(EXERCISE AIM):
Below are the records; collect from them each line containing the string "endpoints".

(GIVEN RECORDS):
◆ ◆ ◆

`src/rtl/dice_pkg.sv`:
```
// Shared types and constants for the dice roll controller and its helpers.
package dice_pkg;

    typedef enum logic [1:0] {
        IDLE   = 2'd0,
        ROLL   = 2'd1,
        SETTLE = 2'd2,
        DONE   = 2'd3
    } state_t;

    localparam int FACES_DEFAULT = 6;
    localparam int VALUE_W       = 4;

endpackage

```
`src/rtl/edge_detect.sv`:
```
// Registers a synchronous level and flags its rising and falling edges.
// RESET_VAL lets a level that is already high at reset count as "seen".
module edge_detect #(
    parameter logic RESET_VAL = 1'b0
) (
    input  logic clk,
    input  logic rst,
    input  logic d,
    output logic rise,
    output logic fall
);

    logic d_q;

    always_ff @(posedge clk or posedge rst) begin
        if (rst) begin
            d_q <= RESET_VAL;
        end else begin
            d_q <= d;
        end
    end

    assign rise = d & ~d_q;
    assign fall = ~d & d_q;

endmodule

```
`src/rtl/dice_roll_ctrl.sv`:
```
// Dice roll controller: fast face cycling while the button is held, a
// decelerating tumble after release, then a one-cycle done strobe.
module dice_roll_ctrl
    import dice_pkg::*;
#(
    parameter int FACES        = FACES_DEFAULT,
    parameter int TICK_DIV     = 16,
    parameter int SETTLE_STEPS = 8
) (
    input  logic               clk,
    input  logic               rst,
    input  logic               btn,
    output logic [VALUE_W-1:0] value,
    output logic               rolling,
    output logic               done
);

    // div must reach the longest settle period minus one: TICK_DIV*(SETTLE_STEPS+1)-1
    localparam int DIV_W  = $clog2(TICK_DIV * (SETTLE_STEPS + 1));
    localparam int STEP_W = $clog2(SETTLE_STEPS + 1);

    localparam logic [DIV_W-1:0]  ROLL_LAST = DIV_W'(TICK_DIV - 1);
    localparam logic [STEP_W-1:0] STEP_LAST = STEP_W'(SETTLE_STEPS - 1);

    function automatic logic [VALUE_W-1:0] next_face(input logic [VALUE_W-1:0] v);
        return (v == VALUE_W'(FACES)) ? VALUE_W'(1) : v + VALUE_W'(1);
    endfunction

    state_t             state;
    state_t             next_state;
    logic [DIV_W-1:0]   div;
    logic [STEP_W-1:0]  step;
    logic [DIV_W-1:0]   settle_last;
    logic               rise;
    logic               fall;
    logic               roll_tc;
    logic               settle_tc;
    logic               step_last;
    logic               div_clr;
    logic               div_inc;
    logic               step_clr;
    logic               step_inc;
    logic               adv;
    logic               rolling_d;
    logic               done_d;

    // Reset value 1 means a button held through reset needs a fresh press.
    edge_detect #(
        .RESET_VAL (1'b1)
    ) u_btn_edge (
        .clk  (clk),
        .rst  (rst),
        .d    (btn),
        .rise (rise),
        .fall (fall)
    );

    // Settle period for step s is TICK_DIV*(s+2) cycles.
    assign settle_last = DIV_W'(TICK_DIV * (int'(step) + 2) - 1);
    assign roll_tc     = (div == ROLL_LAST);
    assign settle_tc   = (div == settle_last);
    assign step_last   = (step == STEP_LAST);

    always_ff @(posedge clk or posedge rst) begin
        if (rst) begin
            state <= IDLE;
        end else begin
            state <= next_state;
        end
    end

    always_comb begin
        next_state = state;
        unique case (state)
            IDLE:    if (rise) next_state = ROLL;
            ROLL:    if (fall) next_state = SETTLE;
            SETTLE: begin
                if (rise) begin
                    next_state = ROLL;
                end else if (settle_tc && step_last) begin
                    next_state = DONE;
                end
            end
            DONE:    next_state = rise ? ROLL : IDLE;
            default: next_state = IDLE;
        endcase
    end

    always_comb begin
        div_clr  = 1'b0;
        div_inc  = 1'b0;
        step_clr = 1'b0;
        step_inc = 1'b0;
        adv      = 1'b0;
        unique case (state)
            IDLE: div_clr = rise;
            ROLL: begin
                if (fall) begin
                    div_clr  = 1'b1;
                    step_clr = 1'b1;
                end else if (roll_tc) begin
                    adv     = 1'b1;
                    div_clr = 1'b1;
                end else begin
                    div_inc = 1'b1;
                end
            end
            SETTLE: begin
                // A re-press wins over an advance falling on the same edge.
                if (rise) begin
                    div_clr  = 1'b1;
                    step_clr = 1'b1;
                end else if (settle_tc) begin
                    adv      = 1'b1;
                    div_clr  = 1'b1;
                    step_inc = 1'b1;
                end else begin
                    div_inc = 1'b1;
                end
            end
            DONE:    div_clr = rise;
            default: div_clr = 1'b1;
        endcase
        rolling_d = (next_state == ROLL) || (next_state == SETTLE);
        done_d    = (state == DONE);
    end

    always_ff @(posedge clk or posedge rst) begin
        if (rst) begin
            value   <= VALUE_W'(1);
            div     <= '0;
            step    <= '0;
            rolling <= 1'b0;
            done    <= 1'b0;
        end else begin
            if (div_clr) begin
                div <= '0;
            end else if (div_inc) begin
                div <= div + DIV_W'(1);
            end
            if (step_clr) begin
                step <= '0;
            end else if (step_inc) begin
                step <= step + STEP_W'(1);
            end
            if (adv) begin
                value <= next_face(value);
            end
            rolling <= rolling_d;
            done    <= done_d;
        end
    end

endmodule

```
`config.mk`:
```
export PLATFORM = sky130hd
export DESIGN_NAME = dice_roll_ctrl
export DESIGN_NICKNAME = d
export VERILOG_FILES = /design/src/rtl/dice_pkg.sv /design/src/rtl/edge_detect.sv /design/src/rtl/dice_roll_ctrl.sv
export SDC_FILE = /design/constraint.sdc
export NUM_CORES = 1
export LEC_CHECK = 0
export CORE_MARGIN = 4
export CORE_UTILIZATION = 59
export DETAILED_ROUTE_END_ITERATION = 12
export PLACE_DENSITY = 0.84
export SYNTH_ARGS = -nofsm -noshare
export SYNTH_HDL_FRONTEND = slang
export SYNTH_SLANG_ARGS = --single-unit
```
`constraint.sdc`:
```
create_clock -name clk -period 2.35 [get_ports clk]
set_input_delay 0.3525 -clock clk [delete_from_list [all_inputs] [get_ports clk]]
set_output_delay 0.3525 -clock clk [all_outputs]
set_load 0.01 [all_outputs]
```
### Word-level counts from Yosys, hierarchy flattened

Index checks and enable logic that the tools add are counted.
Widths: inputs -> output; s select.

| storage, ports and cells | value |
|---|---|
| register bits after elaboration | 21 |
| bits of input ports | 3 |
| output and inout bits | 6 |
| logic and storage cells | 59 |

| cells by class | value |
|---|---|
| add/sub/neg operators | 5 |
| equality and inequality tests | 9 |
| mux-type cells | 28 |
| bitwise logic cells | 4 |
| reductions and logical operators | 6 |

Operators by type and width:

| operator | number |
|---|---|
| $mux 8 | 2 |
| $mux 1 | 14 |
| $mux 4 | 3 |
| $add 4x1->4 const B | 2 |
| $add 8x1->8 const B | 1 |
| $eq 4x3->1 const B | 2 |
| $eq 8x4->1 const B | 1 |
| $eq 8x8->1 | 1 |
| $mux 2 | 4 |
| $pmux 2 s4 | 1 |
| $sub 8x1->8 const B | 1 |
| $eq 2x2->1 const B | 3 |
| $pmux 1 s2 | 3 |
| $add 4x2->4 const B | 1 |
| $eq 2x1->1 const B | 2 |
| $reduce_bool 2->1 | 2 |
| $pmux 1 s3 | 1 |
| $and 1x1->1 | 2 |
| $logic_not 2->1 | 1 |
| $not 1->1 | 2 |
| $reduce_or 2->1 | 1 |
| $logic_and 1x1->1 | 1 |
| $logic_or 1x1->1 | 1 |

### Longest topological paths before layout

| logic depth | value |
|---|---|
| depth after elaboration | 9 |
| depth in mapped cells | 7 |
| gate-level depth less buffers | 7 |

### Cells and area by module

Synthesis repeated with hierarchy kept, for this count alone.

| second synthesis, totals | value |
|---|---|
| cell total of the unflattened synthesis | 139 |
| area total of the unflattened synthesis | 1393.8 µm² |

Modules (own cells, without submodules):

| module | instances | cells an instance | area each (µm²) | sequential area each (µm²) |
|---|---|---|---|---|
| dice_roll_ctrl | 1 | 135 | 1348.8 | 501.7 |
| edge_detect | 1 | 4 | 45.0 | 26.3 |

### Least setup slack after synthesis

Ideal clock, no wire load.

| timing path | value |
|---|---|
| path kind | register -> register |
| from | reg step[1] |
| to | reg div[2] |
| setup time | 0.078 ns |
| arrival | 1.908 ns |
| data required time | 2.272 ns |
| slack | 0.364 ns |
| cell stages (with the launch flop) | 7 |
| period minus slack after synthesis | 1.986 ns |
| cell sequence | dfrtp_1 > ha_1 > xor2_1 > xnor2_2 > nor4_4 > or4_1 > a21oi_1 |

| on the way | value |
|---|---|
| word-level cells in the longest chain between the ends | 7 |
| elaborated cells on any way between the ends | 11 |
| those cells by class | 2 x add/sub; 1 x eq/ne; 7 x mux; 1 x reduce/logical |

RTL lines:

| what | line | text |
|---|---|---|
| from (decl) | dice_roll_ctrl.sv:32 | `logic [STEP_W-1:0] step;` |
| from (signal assigned) | dice_roll_ctrl.sv:144 | `step <= step + STEP_W'(1);` |
| $add 4x2->4 * | dice_roll_ctrl.sv:59 | `assign settle_last = DIV_W'(TICK_DIV * (int'(step) + 2) - 1);` |
| $sub 8x1->8 * | dice_roll_ctrl.sv:59 |  |
| $eq 8x8->1 * | dice_roll_ctrl.sv:61 | `assign settle_tc = (div == settle_last);` |
| $mux 1 | dice_roll_ctrl.sv:113 | `end else if (settle_tc) begin` |
| $mux 1 | dice_roll_ctrl.sv:110 | `if (rise) begin` |
| $pmux 1 s3 / $pmux 1 s2 (equally long branches) | dice_roll_ctrl.sv:95 | `unique case (state)` |
| $mux 8 / $reduce_bool 2->1 (equally long branches) | -- |  |
| to (signal assigned) | dice_roll_ctrl.sv:139 | `div <= div + DIV_W'(1);` |
| to (decl) | dice_roll_ctrl.sv:31 | `logic [DIV_W-1:0] div;` |

Every way passes the cells marked *; elsewhere a longest branch is shown, timed or not.
A chain may end at the register's enable or synchronous reset.

### Worst setup path in the final report

| timing path | value |
|---|---|
| from | reg step[1] |
| to | reg div[4] |

Same word-level chain as after synthesis.

==> flow_summary.yaml <==
grt:
  track_usage: 0.216
  grt_pass1_vias: 1358
  overflow: 0
  grt_pass1_wl_um: 5780
  grt_max_degree: 22
  antenna_found_initial: 0
sta:
  fmax_mhz: 460
  setup_ws_ns: 0.178
  hold_slack_ns: 0.491
  rsz0062_at_grt: "false"
  final-setup-viol-count: 0
  period_needed_ns: 2.17
  maxSlewViolCount: 0
  setup_tns_ns: 0
  worst_pin_slew_ns: 0.818
  fin_skew_ns: 0.00277
  hold_viol_final: 0
  max_slew_margin: 0.454
  layout_worst_path_cycle_share: 0.924
power:
  swShare: 0.392
  leakage_nw: 0.676
  max-vdd-ir-drop_mv: 0.448
  net-switching-power_uw: 409
  power.share.clock: 0.169
  p_per_area_nw_per_um2: 604
  power_frac_comb: 0.430
  power.share.sequential: 0.401
  power.internal_uw: 635
yosys:
  yosysMostFrequentCell: "dfrtp_1"
  synth-async-reset-ratio: 1.00
  netlist.area_leader.share: 0.313
  synth_commonest_cells: "19 x dfrtp_1, 12 x a21oi_1, 9 x ha_1, 9 x inv_1, 7 x nor2_1"
  synthTopCellsByArea: "dfrtp_1 31%, ha_1 7.4%, a21oi_1 3.9%, dfstp_2 3.5%, xnor2_1 2.9%"
  syn-mean-instance-area_um2: 9.82
  synth_cells: 155
  ys_warn_count: 0
  yosys.area.top_type: "dfrtp_1"
  ys_ff_latch: 21
  synth.yosys.seq_area_share: 0.347
  syn_nets: 167
  synth-edff-count: 0
  yosysUniqueCellTypes: 55
  netlist_area_um2: 1520
  synthFlopType: "dfrtp_1"
critical_path:
  cp-end-kind: "flop"
  critPathArrivalTime_ns: 2.41
  startpoint_type: "flop"
  r2r_slack_ns: 0.18
  worstRegToRegCells: 6
  rr_endpoint: "div[4]"
  cp-startpoint: "step[1]"
  critPathKind: "reg -> reg"
  worstPathRequired_ns: 2.58
  r2r-start: "step[1]"
  path_max_fanout: 9
hold_path:
  hold_class: "in -> async"
placement:
  gp_congestion: 0.945
  dp_hpwl_um: 2560
  pre_cts_slack_ns: 0.117
  port-buffer-count: 8
  dpl_cell_area_um2: 1670
clock_network:
  clk_latency_ns: 0.31
  clockBufferDepth: 2
  tritoncts: "yes"
  cts_hold_buf: 0
  numCtsBuffers: 3
  cts_sinks: 21
  cts-htree-levels: 1
  cts-root-buf: "clkbuf_4"
  path_clk_slew_ns: 0.12
detailed_routing:
  dr.pass1.iters: 4
  via_count: 1314
  wire_per_inst_um: 17.1
  detailedRoute.firstIterationViolations: 62
  ant_nets: 0
  vias_per_cell: 6.47
  drc: 0
  routed.top_layer: "met4"
  wirelength_met1_um: 1410
  dr_wl_met3_um: 160
  routed_wl_um: 3470
  wl_met2_um: 1780
final_layout:
  antennaDiodeCount: 0
  postLayoutCoreUtil: 0.697
  final_area_um2: 1730
  nNetsFinal: 186
  drive_gt1_frac: 0.168
  area_delta_synth_final_pct: 13.5
job:
  cap_violations: 0
die:
  initial_core_util: 0.614
  ios: 9
  core-area_um2: 2480
  die_h_um: 58.8
  row_count: 18
  die_w_um: 58.8
  die_area_um2: 3460
run_status:
  outcome: "finished clean"
## per-stage QoR
| step | power (mW) | instances |
|---|---|---|
| after global placement | 0.832 | 196 |
| after CTS | 1.04 | 200 |
| after global routing | 1.11 | 203 |
| final | 1.04 | 203 |
| after detailed placement | 0.859 | 196 |
| after floorplan | 0.731 | 155 |
## critical path, cell delays in order (launching register included)
cell     delay (ns)
dfrtp_1        0.45
ha_1           0.35
xor2_2         0.18
xnor2_2        0.33
nor4_4         0.13
or4_1          0.48
a21oi_1        0.18
## cell usage in the layout, fill, tap and decap left out, types with 3 or more instances in the layout
cell and n:
xnor2_1 5, ha_1 9, nand3b_1 3, nor2b_1 3, buf_4 9, a211oi_1 4, nor4_1 3, dfrtp_1 19
inv_1 9, nand4_1 4, clkbuf_4 3, nand2b_1 5, a21oi_1 12, nor3_1 4, nand3_1 4, clkdlybuf4s50_1 8
o21ai_1 5, nand2_1 6, nor2_1 7, or3_1 3
## how the worst max path moves through the flow
stage                          to  depth (start not counted)
final                      div[4]                          6
after global routing      step[2]                          6
after CTS                 step[2]                          6
after detailed placement   div[2]                          6
after global placement     div[7]                          7
after floorplan            div[2]                          6
## cell families (layout without fill, tap and decap cells)
logic type	count (synthesis)	count (layout)	share of synthesized area
AO/OA/AOI/OAI	43	43	0.206
XOR/XNOR	12	12	0.0962
multiplexers	2	2	0.0132
adder cells (fa/ha/maj)	9	9	0.0740
AND/OR/NAND/NOR	55	55	0.230
flip-flops	21	21	0.347
buffers and inverters	13	31	0.0337
## sequential cells by signal (all words and copies together), names as in the netlist
name and flops:
div 8, step 4, value 4, state 2, done 1, rolling 1, u_btn_edge.d_q 1
## power by group through the flow
stage | clock network [mW] | logic (mW) | registers (mW)
6_report | 0.176 | 0.448 | 0.419
5_1_grt | 0.199 | 0.483 | 0.425
4_1_cts | 0.180 | 0.436 | 0.419
3_5_place_dp | 0 | 0.432 | 0.427
3_3_place_gp | 0 | 0.408 | 0.424
2_1_floorplan | 0 | 0.305 | 0.426
## metal layers
metal,vias up,GRT usage
met5,-,0
met1,634,0.251
met2,46,0.379
met3,16,0.0285
li1,618,-
met4,0,0.123
## final cells by class
type	count	area, um^2
multi-input combinational	121	950
fill	195	751
sequential	21	528
timing repair buffer	17	148
inverter	10	37.5
tap	30	37.5
clock buffer	4	26.3
## timing repair
item	CTS	global route
gates resized for setup	0	1
setup endpoints to repair	0	3
buffers inserted	0	3
hold endpoints to repair	0	0
No activity file was read; power rests on OpenSTA's default activity.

◆ ◆ ◆

(TASK RESPONSE):
setup endpoints to repair	0	3
hold endpoints to repair	0	0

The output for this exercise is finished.